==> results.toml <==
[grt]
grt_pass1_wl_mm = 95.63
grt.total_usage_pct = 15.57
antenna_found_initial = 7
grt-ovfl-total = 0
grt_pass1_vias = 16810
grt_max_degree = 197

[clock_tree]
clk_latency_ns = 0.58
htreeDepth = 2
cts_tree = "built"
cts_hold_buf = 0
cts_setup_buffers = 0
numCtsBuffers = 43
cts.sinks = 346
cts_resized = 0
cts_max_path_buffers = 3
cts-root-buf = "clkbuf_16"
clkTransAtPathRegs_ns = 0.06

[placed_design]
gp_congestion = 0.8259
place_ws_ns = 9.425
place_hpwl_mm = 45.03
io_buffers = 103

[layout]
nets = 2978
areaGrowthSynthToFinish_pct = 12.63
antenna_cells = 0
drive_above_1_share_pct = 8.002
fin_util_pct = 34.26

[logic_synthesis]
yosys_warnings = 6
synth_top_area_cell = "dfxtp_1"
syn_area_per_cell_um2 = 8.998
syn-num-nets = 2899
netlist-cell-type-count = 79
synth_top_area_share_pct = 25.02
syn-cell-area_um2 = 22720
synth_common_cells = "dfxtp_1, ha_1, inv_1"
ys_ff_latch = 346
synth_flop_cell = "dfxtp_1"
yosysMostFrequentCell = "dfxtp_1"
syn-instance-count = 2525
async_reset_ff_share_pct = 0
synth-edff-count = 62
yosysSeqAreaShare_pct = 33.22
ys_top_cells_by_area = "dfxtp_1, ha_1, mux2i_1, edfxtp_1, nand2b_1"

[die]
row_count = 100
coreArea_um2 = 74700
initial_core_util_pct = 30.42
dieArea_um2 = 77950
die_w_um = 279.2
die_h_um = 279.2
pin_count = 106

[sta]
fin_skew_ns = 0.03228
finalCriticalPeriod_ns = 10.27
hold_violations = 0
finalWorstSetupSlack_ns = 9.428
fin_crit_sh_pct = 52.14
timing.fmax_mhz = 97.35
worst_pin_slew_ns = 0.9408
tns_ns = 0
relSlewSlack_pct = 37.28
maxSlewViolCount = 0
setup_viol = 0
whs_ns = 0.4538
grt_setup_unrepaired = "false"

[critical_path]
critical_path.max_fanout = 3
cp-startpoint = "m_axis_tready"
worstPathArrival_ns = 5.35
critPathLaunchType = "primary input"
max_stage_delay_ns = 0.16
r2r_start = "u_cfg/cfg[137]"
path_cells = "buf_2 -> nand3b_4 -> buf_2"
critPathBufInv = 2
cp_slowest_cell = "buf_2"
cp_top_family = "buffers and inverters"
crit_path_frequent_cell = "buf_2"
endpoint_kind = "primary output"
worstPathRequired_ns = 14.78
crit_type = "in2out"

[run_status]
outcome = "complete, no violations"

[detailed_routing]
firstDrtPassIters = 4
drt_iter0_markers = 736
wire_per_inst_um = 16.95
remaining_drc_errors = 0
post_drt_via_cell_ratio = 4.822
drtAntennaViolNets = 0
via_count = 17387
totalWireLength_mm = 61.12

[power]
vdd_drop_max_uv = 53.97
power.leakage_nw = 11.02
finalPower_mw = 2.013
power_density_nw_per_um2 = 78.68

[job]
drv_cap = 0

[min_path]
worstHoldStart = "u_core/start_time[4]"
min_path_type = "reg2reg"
<file path="src/line_context_selector_assert.svh">
// Assertion macros used by the line context selector module.
`ifndef LINE_CONTEXT_SELECTOR_ASSERT_SVH
`define LINE_CONTEXT_SELECTOR_ASSERT_SVH
`ifndef SYNTH
// same-cycle implication
`define LCS_ASSERT_IMP(label, ante, cons, msg) \
  label: assert property (@(posedge clk_i) disable iff (!rst_ni) (ante) |-> (cons)) \
    else $error(msg);
// next-cycle implication
`define LCS_ASSERT_NXT(label, ante, cons, msg) \
  label: assert property (@(posedge clk_i) disable iff (!rst_ni) (ante) |=> (cons)) \
    else $error(msg);
`else
`define LCS_ASSERT_IMP(label, ante, cons, msg)
`define LCS_ASSERT_NXT(label, ante, cons, msg)
`endif
`endif

</file>
<file path="src/lcs_pkg.sv">
// Types, codes and helpers for the line context selector.
package lcs_pkg;

  localparam int unsigned LCS_MAX_BEFORE = 16;
  localparam int unsigned LCS_LINE_BITS  = 32;

  localparam int unsigned LCS_BEFORE_W = 5;
  localparam int unsigned LCS_AFTER_W  = 8;
  localparam int unsigned LCS_OMODE_W  = 3;
  localparam int unsigned LCS_CFG_W    = 8;
  localparam int unsigned LCS_IDX_W    = 2;
  localparam int unsigned LCS_OUT_W    = 32;

  // configuration register indexes
  localparam logic [LCS_IDX_W-1:0] REG_BEFORE_COUNT = 2'd0;
  localparam logic [LCS_IDX_W-1:0] REG_AFTER_COUNT  = 2'd1;
  localparam logic [LCS_IDX_W-1:0] REG_OUTPUT_MODE  = 2'd2;
  localparam logic [LCS_IDX_W-1:0] REG_INVERT_MATCH = 2'd3;

  // output modes
  localparam logic [LCS_OMODE_W-1:0] OMODE_TEXT    = 3'd0;
  localparam logic [LCS_OMODE_W-1:0] OMODE_COMPACT = 3'd1;
  localparam logic [LCS_OMODE_W-1:0] OMODE_JSON    = 3'd2;
  localparam logic [LCS_OMODE_W-1:0] OMODE_COUNT   = 3'd3;
  localparam logic [LCS_OMODE_W-1:0] OMODE_FILES   = 3'd4;

  // input item codes
  localparam logic ITEM_LINE = 1'b0;
  localparam logic ITEM_EOF  = 1'b1;

  typedef enum logic [1:0] {
    KIND_MATCH  = 2'd0,
    KIND_BEFORE = 2'd1,
    KIND_AFTER  = 2'd2,
    KIND_FILE   = 2'd3
  } lcs_kind_e;

  typedef struct packed {
    logic mode;
    logic line_matched;
  } lcs_in_t;

  typedef struct packed {
    logic [LCS_OUT_W-1:0] line_num;
    lcs_kind_e            kind;
    logic                 separator_before;
    logic [LCS_OUT_W-1:0] match_count;
    logic                 last;
  } lcs_out_t;

  // chain operation from the controller
  typedef struct packed {
    logic push;
    logic flush;
  } lcs_chain_ctrl_t;

  // per-cell operation
  typedef struct packed {
    logic load;
    logic shift;
  } lcs_cell_ctrl_t;

  function automatic lcs_out_t lcs_mk_out(logic [LCS_OUT_W-1:0] ln, lcs_kind_e kd,
                                          logic sep, logic [LCS_OUT_W-1:0] cnt,
                                          logic lst);
    lcs_out_t r;
    r.line_num         = ln;
    r.kind             = kd;
    r.separator_before = sep;
    r.match_count      = cnt;
    r.last             = lst;
    return r;
  endfunction

endpackage

</file>
<file path="src/line_context_selector.sv">
// Line context selector: numbers lines and picks match, before and after lines.
// A line item is taken only in S_IDLE; in modes that show lines a selected one then flushes
// each stored line of the cell chain (ring fill, at most MAX_BEFORE) and then the match line,
// one line per cycle while the output slot is free; other items emit at most one beat.
// Results leave a registered output stage, up to one beat a cycle as out_ready_i allows.
// rst_ni clears control registers and per-file state at once; chain cells, pend_q and out_q are not reset.
`include "line_context_selector_assert.svh"
module line_context_selector #(
  parameter int unsigned MAX_BEFORE = lcs_pkg::LCS_MAX_BEFORE,
  parameter int unsigned LINE_BITS  = lcs_pkg::LCS_LINE_BITS
) (
  input  logic                                clk_i,
  input  logic                                rst_ni,
  input  logic                                in_valid_i,
  output logic                                in_ready_o,
  input  lcs_pkg::lcs_in_t                    in_data_i,
  output logic                                out_valid_o,
  input  logic                                out_ready_i,
  output lcs_pkg::lcs_out_t                   out_data_o,
  input  logic                                cfg_valid_i,
  output logic                                cfg_ready_o,
  input  logic [lcs_pkg::LCS_IDX_W-1:0]       cfg_index_i,
  input  logic [lcs_pkg::LCS_CFG_W-1:0]       cfg_data_i
);
  import lcs_pkg::*;

  localparam int unsigned FILL_W = $clog2(MAX_BEFORE + 1);
  localparam int unsigned CMP_W  = (FILL_W > LCS_BEFORE_W) ? FILL_W : LCS_BEFORE_W;

  typedef enum logic [3:0] {
    S_IDLE   = 4'b0001,
    S_FLUSH  = 4'b0010,
    S_MATCH  = 4'b0100,
    S_SINGLE = 4'b1000
  } lcs_state_e;

  lcs_state_e               state_q, state_d;
  logic [LCS_BEFORE_W-1:0]  before_q;
  logic [LCS_AFTER_W-1:0]   after_q;
  logic [LCS_OMODE_W-1:0]   omode_q;
  logic                     invert_q;

  logic [LINE_BITS-1:0]     lc_q, lc_d;
  logic [LINE_BITS-1:0]     le_q, le_d;
  logic [LCS_OUT_W-1:0]     total_q, total_d;
  logic [LCS_AFTER_W-1:0]   after_left_q, after_left_d;
  logic [FILL_W-1:0]        fill_q, fill_d;
  logic [FILL_W-1:0]        cnt_q, cnt_d;
  logic [FILL_W-1:0]        k_q, k_d;
  logic                     sep_q, sep_d;
  logic                     file_done_q, file_done_d;
  lcs_out_t                 pend_q, pend_d;
  logic                     out_valid_q, out_valid_d;
  lcs_out_t                 out_q, out_d;

  logic                     text;
  logic                     slot_free;
  logic                     sel;
  logic [FILL_W-1:0]        b_eff;
  logic [LINE_BITS-1:0]     lc_inc;
  logic [LCS_OUT_W-1:0]     total_inc;
  logic [LINE_BITS-1:0]     gap;
  logic                     sep_hit;
  logic [LINE_BITS-1:0]     head;
  logic                     emit;
  lcs_out_t                 res;
  lcs_chain_ctrl_t          chain_ctrl;

  assign cfg_ready_o = 1'b1;
  assign in_ready_o  = (state_q == S_IDLE);
  assign out_valid_o = out_valid_q;
  assign out_data_o  = out_q;

  always_ff @(posedge clk_i or negedge rst_ni) begin
    if (!rst_ni) begin
      before_q <= '0;
      after_q  <= '0;
      omode_q  <= '0;
      invert_q <= 1'b0;
    end else if (cfg_valid_i) begin
      case (cfg_index_i)
        REG_BEFORE_COUNT: before_q <= cfg_data_i[LCS_BEFORE_W-1:0];
        REG_AFTER_COUNT:  after_q  <= cfg_data_i[LCS_AFTER_W-1:0];
        REG_OUTPUT_MODE:  omode_q  <= cfg_data_i[LCS_OMODE_W-1:0];
        REG_INVERT_MATCH: invert_q <= cfg_data_i[0];
        default: ;
      endcase
    end
  end

  assign text = !(omode_q == OMODE_JSON || omode_q == OMODE_COUNT ||
                  omode_q == OMODE_FILES);
  assign slot_free = !out_valid_q || out_ready_i;
  assign sel = in_data_i.line_matched ^ invert_q;
  assign b_eff = (CMP_W'(before_q) > CMP_W'(MAX_BEFORE)) ? FILL_W'(MAX_BEFORE)
                                                         : FILL_W'(before_q);
  assign lc_inc    = (lc_q != '1) ? lc_q + LINE_BITS'(1) : lc_q;
  assign total_inc = (total_q != '1) ? total_q + LCS_OUT_W'(1) : total_q;
  assign gap = LINE_BITS'(after_q) + LINE_BITS'(b_eff) + LINE_BITS'(1);
  assign sep_hit = text && (omode_q != OMODE_COMPACT) && (le_q != '0) &&
                   (lc_inc > le_q) && ((lc_inc - le_q) > gap);

  lcs_chain #(
    .DEPTH  (MAX_BEFORE),
    .W      (LINE_BITS),
    .FILL_W (FILL_W)
  ) u_chain (
    .clk_i  (clk_i),
    .ctrl_i (chain_ctrl),
    .fill_i (fill_q),
    .new_i  (lc_inc),
    .head_o (head)
  );

  always_comb begin
    state_d      = state_q;
    lc_d         = lc_q;
    le_d         = le_q;
    total_d      = total_q;
    after_left_d = after_left_q;
    fill_d       = fill_q;
    cnt_d        = cnt_q;
    k_d          = k_q;
    sep_d        = sep_q;
    file_done_d  = file_done_q;
    pend_d       = pend_q;
    emit         = 1'b0;
    res          = pend_q;
    chain_ctrl   = '0;

    case (state_q)
      S_IDLE: begin
        if (in_valid_i) begin
          if (in_data_i.mode == ITEM_EOF) begin
            if ((omode_q == OMODE_JSON || omode_q == OMODE_COUNT) && total_q != '0) begin
              pend_d  = lcs_mk_out('0, KIND_FILE, 1'b0, total_q, 1'b1);
              state_d = S_SINGLE;
            end
            lc_d         = '0;
            le_d         = '0;
            total_d      = '0;
            after_left_d = '0;
            fill_d       = '0;
            file_done_d  = 1'b0;
          end else if (!file_done_q) begin
            lc_d = lc_inc;
            if (sel) begin
              total_d = total_inc;
              if (omode_q == OMODE_FILES) begin
                pend_d      = lcs_mk_out('0, KIND_FILE, 1'b0, total_inc, 1'b1);
                file_done_d = 1'b1;
                state_d     = S_SINGLE;
              end else if (omode_q != OMODE_COUNT) begin
                sep_d        = sep_hit;
                cnt_d        = fill_q;
                k_d          = (fill_q < b_eff) ? fill_q : b_eff;
                after_left_d = after_q;
                fill_d       = '0;
                state_d      = (fill_q != '0) ? S_FLUSH : S_MATCH;
              end
            end else if (after_left_q != '0) begin
              if (omode_q != OMODE_COUNT && omode_q != OMODE_FILES) begin
                pend_d  = lcs_mk_out(LCS_OUT_W'(lc_inc), KIND_AFTER, 1'b0, total_q, 1'b1);
                state_d = S_SINGLE;
                if (text) begin
                  le_d = lc_inc;
                end
              end
              after_left_d = after_left_q - LCS_AFTER_W'(1);
            end else if (b_eff != '0) begin
              chain_ctrl.push = 1'b1;
              if (fill_q != FILL_W'(MAX_BEFORE)) begin
                fill_d = fill_q + FILL_W'(1);
              end
            end
          end
        end
      end
      S_FLUSH: begin
        if (slot_free) begin
          chain_ctrl.flush = 1'b1;
          if (cnt_q <= k_q && (!text || head > le_q)) begin
            emit  = 1'b1;
            res   = lcs_mk_out(LCS_OUT_W'(head), KIND_BEFORE, sep_q, total_q, 1'b0);
            sep_d = 1'b0;
            if (text) begin
              le_d = head;
            end
          end
          cnt_d = cnt_q - FILL_W'(1);
          if (cnt_q == FILL_W'(1)) begin
            state_d = S_MATCH;
          end
        end
      end
      S_MATCH: begin
        if (slot_free) begin
          emit    = 1'b1;
          res     = lcs_mk_out(LCS_OUT_W'(lc_q), KIND_MATCH, sep_q, total_q, 1'b1);
          state_d = S_IDLE;
          if (text) begin
            le_d = lc_q;
          end
        end
      end
      S_SINGLE: begin
        if (slot_free) begin
          emit    = 1'b1;
          res     = pend_q;
          state_d = S_IDLE;
        end
      end
      default: begin
        state_d = S_IDLE;
      end
    endcase
  end

  always_comb begin
    out_valid_d = out_valid_q && !out_ready_i;
    out_d       = out_q;
    if (emit) begin
      out_valid_d = 1'b1;
      out_d       = res;
    end
  end

  always_ff @(posedge clk_i or negedge rst_ni) begin
    if (!rst_ni) begin
      state_q      <= S_IDLE;
      lc_q         <= '0;
      le_q         <= '0;
      total_q      <= '0;
      after_left_q <= '0;
      fill_q       <= '0;
      cnt_q        <= '0;
      k_q          <= '0;
      sep_q        <= 1'b0;
      file_done_q  <= 1'b0;
      out_valid_q  <= 1'b0;
    end else begin
      state_q      <= state_d;
      lc_q         <= lc_d;
      le_q         <= le_d;
      total_q      <= total_d;
      after_left_q <= after_left_d;
      fill_q       <= fill_d;
      cnt_q        <= cnt_d;
      k_q          <= k_d;
      sep_q        <= sep_d;
      file_done_q  <= file_done_d;
      out_valid_q  <= out_valid_d;
    end
  end

  always_ff @(posedge clk_i) begin
    pend_q <= pend_d;
    out_q  <= out_d;
  end

  `LCS_ASSERT_IMP(a_fill_bound, 1'b1, fill_q <= FILL_W'(MAX_BEFORE), "ring fill above depth")
  `LCS_ASSERT_IMP(a_flush_cnt, state_q == S_FLUSH, cnt_q != '0, "flush with nothing left")
  `LCS_ASSERT_IMP(a_before_not_last, out_valid_o && out_data_o.kind == KIND_BEFORE,
                  !out_data_o.last, "before beat marked last")
  `LCS_ASSERT_NXT(a_eof_clear, in_valid_i && in_ready_o && in_data_i.mode == ITEM_EOF,
                  fill_q == '0 && total_q == '0 && lc_q == '0, "file state kept after eof")

endmodule

</file>
<file path="src/lcs_cell.sv">
// One cell of the before-context chain: holds one stored line number.
module lcs_cell #(
  parameter int unsigned W = 32
) (
  input  logic                    clk_i,
  input  lcs_pkg::lcs_cell_ctrl_t ctrl_i,
  input  logic [W-1:0]            new_i,
  input  logic [W-1:0]            nbr_i,
  output logic [W-1:0]            val_o
);
  import lcs_pkg::*;

  logic [W-1:0] val_q, val_d;

  always_comb begin
    val_d = val_q;
    if (ctrl_i.load) begin
      val_d = new_i;
    end else if (ctrl_i.shift) begin
      val_d = nbr_i;
    end
  end

  always_ff @(posedge clk_i) begin
    val_q <= val_d;
  end

  assign val_o = val_q;

endmodule

</file>
<file path="src/lcs_chain.sv">
// Row of line-number cells; oldest entry sits in cell 0, flush shifts toward it.
module lcs_chain #(
  parameter int unsigned DEPTH  = 16,
  parameter int unsigned W      = 32,
  parameter int unsigned FILL_W = 5
) (
  input  logic                     clk_i,
  input  lcs_pkg::lcs_chain_ctrl_t ctrl_i,
  input  logic [FILL_W-1:0]        fill_i,
  input  logic [W-1:0]             new_i,
  output logic [W-1:0]             head_o
);
  import lcs_pkg::*;

  logic [W-1:0] val   [DEPTH];
  logic [W-1:0] nbr   [DEPTH];
  logic         full;
  logic         shift;

  assign full  = (fill_i == FILL_W'(DEPTH));
  assign shift = ctrl_i.flush || (ctrl_i.push && full);

  for (genvar i = 0; i < DEPTH; i++) begin : g_cell
    lcs_cell_ctrl_t cctrl;

    assign cctrl.load  = ctrl_i.push && !full && (fill_i == FILL_W'(i));
    assign cctrl.shift = shift;

    if (i == DEPTH - 1) begin : g_tail
      assign nbr[i] = ctrl_i.push ? new_i : val[i];
    end else begin : g_mid
      assign nbr[i] = val[i+1];
    end

    lcs_cell #(
      .W (W)
    ) u_cell (
      .clk_i  (clk_i),
      .ctrl_i (cctrl),
      .new_i  (new_i),
      .nbr_i  (nbr[i]),
      .val_o  (val[i])
    );
  end

  assign head_o = val[0];

endmodule

</file>
<file path="config.mk">
export PLATFORM = sky130hd
export DESIGN_NAME = line_context_selector
export DESIGN_NICKNAME = d
export VERILOG_FILES = /design/src/lcs_pkg.sv /design/src/line_context_selector.sv /design/src/lcs_cell.sv /design/src/lcs_chain.sv
export VERILOG_INCLUDE_DIRS = /design/src /design/src/src
export SDC_FILE = /design/constraint.sdc
export NUM_CORES = 1
export LEC_CHECK = 0
export ABC_CLOCK_PERIOD_IN_PS = 8900
export BUFFER_PORTS_ARGS = -buffer_cell sky130_fd_sc_hd__buf_2
export CAP_MARGIN = 0
export CORE_ASPECT_RATIO = 1.2
export CORE_UTILIZATION = 30
export DETAILED_ROUTE_END_ITERATION = 8
export HOLD_SLACK_MARGIN = 0.15
export PLACE_DENSITY = 0.43
export SYNTH_ARGS = -nofsm -noshare
export SYNTH_HDL_FRONTEND = slang
export SYNTH_SLANG_ARGS = --single-unit
</file>
<file path="constraint.sdc">
create_clock -name clk_i -period 8.9 [get_ports clk_i]
set_input_delay 1.78 -clock clk_i [delete_from_list [all_inputs] [get_ports clk_i]]
set_output_delay 1.78 -clock clk_i [all_outputs]
set_load 0.02 [all_outputs]
</file>
==> results.md <==
* Worst hold slack at between 0.4 and 0.5 ns
* Cells after synthesis at between 3000 and 4000
* Peak supply drop at around 0.00013 V
* Slowest CP cell: mux2i_2
* Filler instances at roughly 13000
* CP Launch Type: flop
* Mapped cell area at about 38000 µm²
* Die ar. at around 130000 µm²
* Post-route setup slack at approximately 2.2 ns
* Largest cells by area after synthesis: edfxtp_1 (51%), dfrtp_1 (9.3%), o21ai_0 (8.5%)
* Core Area at 126700 µm²
* Number of H-tree levels at 3
* Syn Area/Cell at 10.59 µm²
* DR pass1 iterations at 9
* Pre-CTS setup slack at 2.225 ns
* Placed Area at between 40000 and 50000 µm²
* Ratio of cells with drive above 1 in the final layout at 0.1247
* Cts repair resizes at 0
* Number of global-route vias before repair at around 27000
* CP Max Fanout at 19
* Max incr delay on CP at about 0.94 ns
* Post-Route WL at 128600 µm
* Crit path cell chain: and3_1, nand4_2, nor3_4, nand2_1, mux2i_2, inv_1, ha_1, nor2b_2, o21bai_1, nand2_1, a21o_1, a21oi_1, xnor2_1, ha_1, o21ai_0, o21bai_1, a221oi_1, a31oi_1, a211oi_1, nand4_1, nand4b_1, a2111o_1, o31a_1
* Yosys reg bits at roughly 790
* Iteration-0 DRC Markers at 2112
* Outcome: finished, violations left
* Largest net degree at the start of global routing at 90
* Final setup TNS at 0 ns
* Worst EP required at ~9.5 ns
* Nets at 3732
* Unrepaired setup endpoints after global routing: no
* Top delay family on crit path: compound AO/OA/AOI/OAI gates
* Final setup viols at 0
* Worst slew margin at 0.1220
* Layout area overhead at 13.67%
* Drt wl/cell at 24.02 µm
* Slew of the pin with the lowest slew margin at approximately 1.3 ns
* Die Y at 393.6 µm
* DIE WIDTH at 328.4 µm
* Clock Path Buffers at 3
* Ys async rst share at 0.1815
* Min-delay worst type: reg -> reg
* CP Class: reg -> reg
* Count leader, synth: nand2_1
* Max Clock Skew at between 0.02 and 0.03 ns
* Grt total ovfl at 0
* Yosys synthesis warning count at 0
* CP Capture Type: flop
* Post-synth top flop: edfxtp_1
* Vias post-DR at 27880
* CTS tree: built
* Port-buffer cells at 86
* DP HPWL at around 85000 µm
* Mapped Nets at approximately 3700
* Initial antenna violation count at 1
* Hold Buf Count CTS at 0
* Top-area cell type share of the netlist area at 0.5051
* GP Congestion at 0.9309
* EDFF count, synth at 645
* All-layer global routing usage at 0.1970
* CP Data Arrival Time at about 7.3 ns
* Final Hold Vio Count at 0
* Antenna-violating nets left at 0
* Max cap viols at 0
* Core Rows at 143
* Fmax at 149.1 MHz
* CTS buffer count at 90
* Antenna diodes at 0
* Min cycle time layout at approximately 6.7 ns
* Clock-pin slew on the worst setup and hold paths at approximately 0.070 ns
* Finished Cell Area at approximately 44000 µm²
* Post-CTS Setup Bufs at 0
* Ports at slightly below 90
* # DRC at 16
* Clk Latency, worst-skew pair at about 0.7 ns
* Seq/Total Area, Yosys at 0.5985
* Cell Pwr Density at between 200 and 250 nW/µm²
* First-pass GRT wire length at 189100 µm
* Leakage Power at ~0.017 µW
* Clock Root Buffer: clkbuf_16
* Yosys cell types at just under 100
* Max-slew violation count at 0
* Routed vias/inst at 5.205
* Starting Density at 0.3027
* Period utilization at 0.7534
* Post-synth top area cell: edfxtp_1
* CTS Sinks at slightly below 800
* Failing checks: DRC
* Most frequent cells after synthesis: nand2_1 (736), o21ai_0 (648), edfxtp_1 (645), clkbuf_1 (205), nor2_1 (143)
* CP bufs+invs at 1
==> metal layers <==
| metal | GRT usage | vias to the layer above | wire length [µm] |
|---|---|---|---|
| met4 | 0.06204 | 0 | 3395 |
| met2 | 0.3354 | 643 | 63140 |
| met3 | 0.02234 | 166 | 4890 |
| met5 | 0 | - | 0 |
| li1 | - | 13040 | - |
| met1 | 0.2596 | 14030 | 57210 |
==> cell families after synthesis <==
| group | synth area share |
|---|---|
| buffers and inverters | 0.03903 |
| multiplexers | 0.01729 |
| other | 0.00009780 |
| flip-flops | 0.5985 |
| AND/OR/NAND/NOR | 0.1398 |
| XOR/XNOR | 0.01958 |
| AO/OA/AOI/OAI | 0.1527 |
| adder cells (fa/ha/maj) | 0.03302 |
==> where the power goes <==
| group | total [µW] | internal (µW) | switching [µW] |
|---|---|---|---|
| clock | 3700 | 2070 | 1630 |
| sequential | 4500 | 4270 | 227 |
| combinational | 2670 | 877 | 1800 |
| total | 10900 | 7220 | 3650 |
==> sequential cells by signal (all words and copies together) (netlist names), 3 cells and up <==
name,cells
omode_q,3
after_left_q,8
total_q,32
cnt_q,5
before_q,5
fill_q,5
u_chain.g_cell.u_cell.val_o,512
le_q,32
state_q,4
k_q,5
after_q,8
lc_q,32
out_data_o,68
pend_q,65
==> path summary, 6_finish.rpt <==
kind,startpoint,endpoint,slack [ns],cells past startpoint
setup / recovery,lc_q[25],sep_q,2.19,23
hold / removal,k_q[0],k_q[0],0.47,2
setup reg to reg,lc_q[25],sep_q,2.19,23
hold reg to reg,k_q[0],k_q[0],0.47,2
max in group asynchronous,rst_ni,le_q[15],6.23,2
min in group asynchronous,rst_ni,after_q[0],1.21,1
==> cell usage in the layout, fill, tap and decap left out, types with 19 or more instances in the layout <==
master / instances
o21ai_1: 38
a21o_1: 19
buf_2: 85
nor4_1: 19
nor3_1: 36
dfrtp_1: 142
nand4_1: 43
buf_4: 82
edfxtp_1: 645
a21oi_1: 120
a22oi_1: 36
and3_1: 27
xnor2_1: 34
clkbuf_16: 91
mux2_2: 50
nor2b_1: 21
nand3_1: 49
o31ai_1: 23
xnor2_2: 19
o21ai_0: 648
inv_1: 108
ha_1: 98
nor2_1: 137
nand2_1: 729
==> metrics by stage <==
step | std cells | util | total power, µW
6_report | 5356 | 0.3441 | 10870
5_1_grt | 5356 | 0.3441 | 11380
4_1_cts | 5356 | 0.3441 | 10990
3_5_place_dp | 5190 | 0.3213 | 7238
3_3_place_gp | 5190 | 0.3213 | 7248
2_1_floorplan | 3620 | - | 6286
==> worst min-delay path, delay by kind of cell (launching register included) <==
family,cells,cell delay [ns]
DFF,1,0.34
and+or+nand+nor,2,0.10
==> cell type report <==
| type | count | area [µm²] | share of cell area |
|---|---|---|---|
| Clock inverter | 51 | 452.9 | 0.01039 |
| Multi-Input combinational cell | 2458 | 14200 | 0.3258 |
| Clock buffer | 115 | 2437 | 0.05592 |
| Timing Repair Buffer | 168 | 1052 | 0.02414 |
| Sequential cell | 788 | 22950 | 0.5265 |
| Inverter | 109 | 409.1 | 0.009387 |
| Tap cell | 1667 | 2086 | 0.04785 |
Power figures use the tool's default switching activity.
——
◆ TASK TO CARRY OUT ◆
Within the records, the lines containing the string "primary" are to be counted and their number given without comment.

◆ REPLY TO THE EXERCISE ◆
2